CUNA and NAFCU say PPP rules are needed before loans are made
Financial and industrial business groups, including CUNA and NAFCU, are urging the Small Business Administration and the Treasury Department to issue guidelines and rules for the resurrected paycheck protection program before any loans are issued.
“It is imperative that the SBA, the Treasury and other agencies involved provide comprehensive and timely advice detailing the new program rules to minimize program delays or last minute changes that would force businesses and lenders to change policies. running loans, ”the groups, including the American Bankers Association and industry groups such as the National Retail Federation, whose members may apply for PPP loans, wrote in a letter to the agencies.
Although he complained about certain provisions of the bill, President Trump signed on Sunday evening on Omnibus financing bill for economic recovery which renewed the P3, provided economic impact payments to individuals, and funded much of the federal government until the end of FY21.

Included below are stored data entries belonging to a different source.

### src/rtl/dmt_pkg.sv
package dmt_pkg;

    localparam int unsigned CNT_W   = 32;
    localparam int unsigned SEL_W   = 2;
    localparam int unsigned N_MATCH = 2;

    typedef logic [CNT_W-1:0] cnt_t;

    typedef enum logic [SEL_W-1:0] {
        SEL_COUNT   = 2'd0,
        SEL_RELOAD  = 2'd1,
        SEL_MATCH_A = 2'd2,
        SEL_MATCH_B = 2'd3
    } wr_sel_e;

    typedef enum logic {
        SRC_BUS = 1'b0,
        SRC_EXT = 1'b1
    } tick_src_e;

    typedef struct packed {
        logic hit_hi;
        logic hit_lo;
        logic hit_zero;
    } evt_t;

    // Threshold at or above the reload value collapses to zero.
    function automatic cnt_t clip_match(input cnt_t m, input cnt_t rl);
        return (m < rl) ? m : '0;
    endfunction

    function automatic cnt_t max2(input cnt_t a, input cnt_t b);
        return (a > b) ? a : b;
    endfunction

    function automatic cnt_t min2(input cnt_t a, input cnt_t b);
        return (a < b) ? a : b;
    endfunction

    function automatic logic [SEL_W-1:0] match_code(input int unsigned idx);
        return SEL_W'(int'(SEL_MATCH_A) + idx);
    endfunction

endpackage

### src/rtl/dmt_counter.sv
module dmt_counter
    import dmt_pkg::*;
(
    input  logic             clk,
    input  logic             rst,
    input  logic             en,
    input  logic             tick,
    input  logic             wr_en,
    input  logic [SEL_W-1:0] wr_sel,
    input  cnt_t             wr_data,
    output cnt_t             cnt_q,
    output cnt_t             reload_q,
    output logic             step,
    output cnt_t             next_val
);

    logic wr_cnt;
    logic wr_rl;
    logic kick;

    always_comb begin
        wr_cnt   = wr_en && (wr_sel == SEL_COUNT) && en;
        wr_rl    = wr_en && (wr_sel == SEL_RELOAD);
        kick     = wr_rl && en && (reload_q == '0) && (wr_data != '0);
        step     = en && tick && !wr_cnt && !kick && (cnt_q != '0);
        next_val = cnt_q - CNT_W'(1);
    end

    always_ff @(posedge clk) begin
        if (rst) begin
            reload_q <= '0;
        end else if (wr_rl) begin
            reload_q <= wr_data;
        end
    end

    always_ff @(posedge clk) begin
        if (rst) begin
            cnt_q <= '0;
        end else if (!en) begin
            cnt_q <= wr_rl ? wr_data : reload_q;
        end else if (wr_cnt || kick) begin
            cnt_q <= wr_data;
        end else if (tick) begin
            cnt_q <= (cnt_q == '0) ? reload_q : next_val;
        end
    end


    dec_step_chk: assert property (@(posedge clk) disable iff (rst)
        (en && tick && !wr_en && cnt_q != '0) |=> (cnt_q == $past(cnt_q) - CNT_W'(1)));


    wrap_reload_chk: assert property (@(posedge clk) disable iff (rst)
        (en && tick && !wr_en && cnt_q == '0) |=> (cnt_q == $past(reload_q)));


    idle_hold_chk: assert property (@(posedge clk) disable iff (rst)
        (en && !tick && !wr_en) |=> $stable(cnt_q));


    off_track_chk: assert property (@(posedge clk) disable iff (rst)
        (!en && !wr_en) |=> (cnt_q == $past(reload_q)));

endmodule

### src/rtl/dmt_match_unit.sv
module dmt_match_unit
    import dmt_pkg::*;
(
    input  logic             clk,
    input  logic             rst,
    input  logic             wr_en,
    input  logic [SEL_W-1:0] wr_sel,
    input  cnt_t             wr_data,
    input  cnt_t             reload_q,
    output cnt_t             hi_eff,
    output cnt_t             lo_eff,
    output logic             any_raw_zero
);

    cnt_t               raw_q [N_MATCH];
    cnt_t               eff   [N_MATCH];
    logic [N_MATCH-1:0] raw_zero;

    for (genvar i = 0; i < N_MATCH; i++) begin : g_match
        always_ff @(posedge clk) begin
            if (rst) begin
                raw_q[i] <= '0;
            end else if (wr_en && (wr_sel == match_code(i))) begin
                raw_q[i] <= wr_data;
            end
        end

        always_comb begin
            eff[i]      = clip_match(raw_q[i], reload_q);
            raw_zero[i] = (raw_q[i] == '0);
        end
    end

    always_comb begin
        hi_eff       = max2(eff[0], eff[1]);
        lo_eff       = min2(eff[0], eff[1]);
        any_raw_zero = |raw_zero;
    end


    order_chk: assert property (@(posedge clk) disable iff (rst)
        1'b1 |-> (hi_eff >= lo_eff));

endmodule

Trump did not make any complaints about the PPP, but said the economic impact payments of $ 600 per person were too low and that part of the foreign aid, to which his administration had granted, was a waste.
When the PPP was established earlier this year, the SBA and the Treasury Department attempted to obtain business loans as quickly as possible. This meant that during the first few months of the program, the Trump administration was constantly updating rules and guidelines.
In their letter, the groups said that providing advice in a timely manner would save borrowers time and allow lenders to implement the program smoothly. They said there were major hurdles in implementing the original PPP that took weeks to recover.
However, some online lenders are already pre-registering potential PPP borrowers.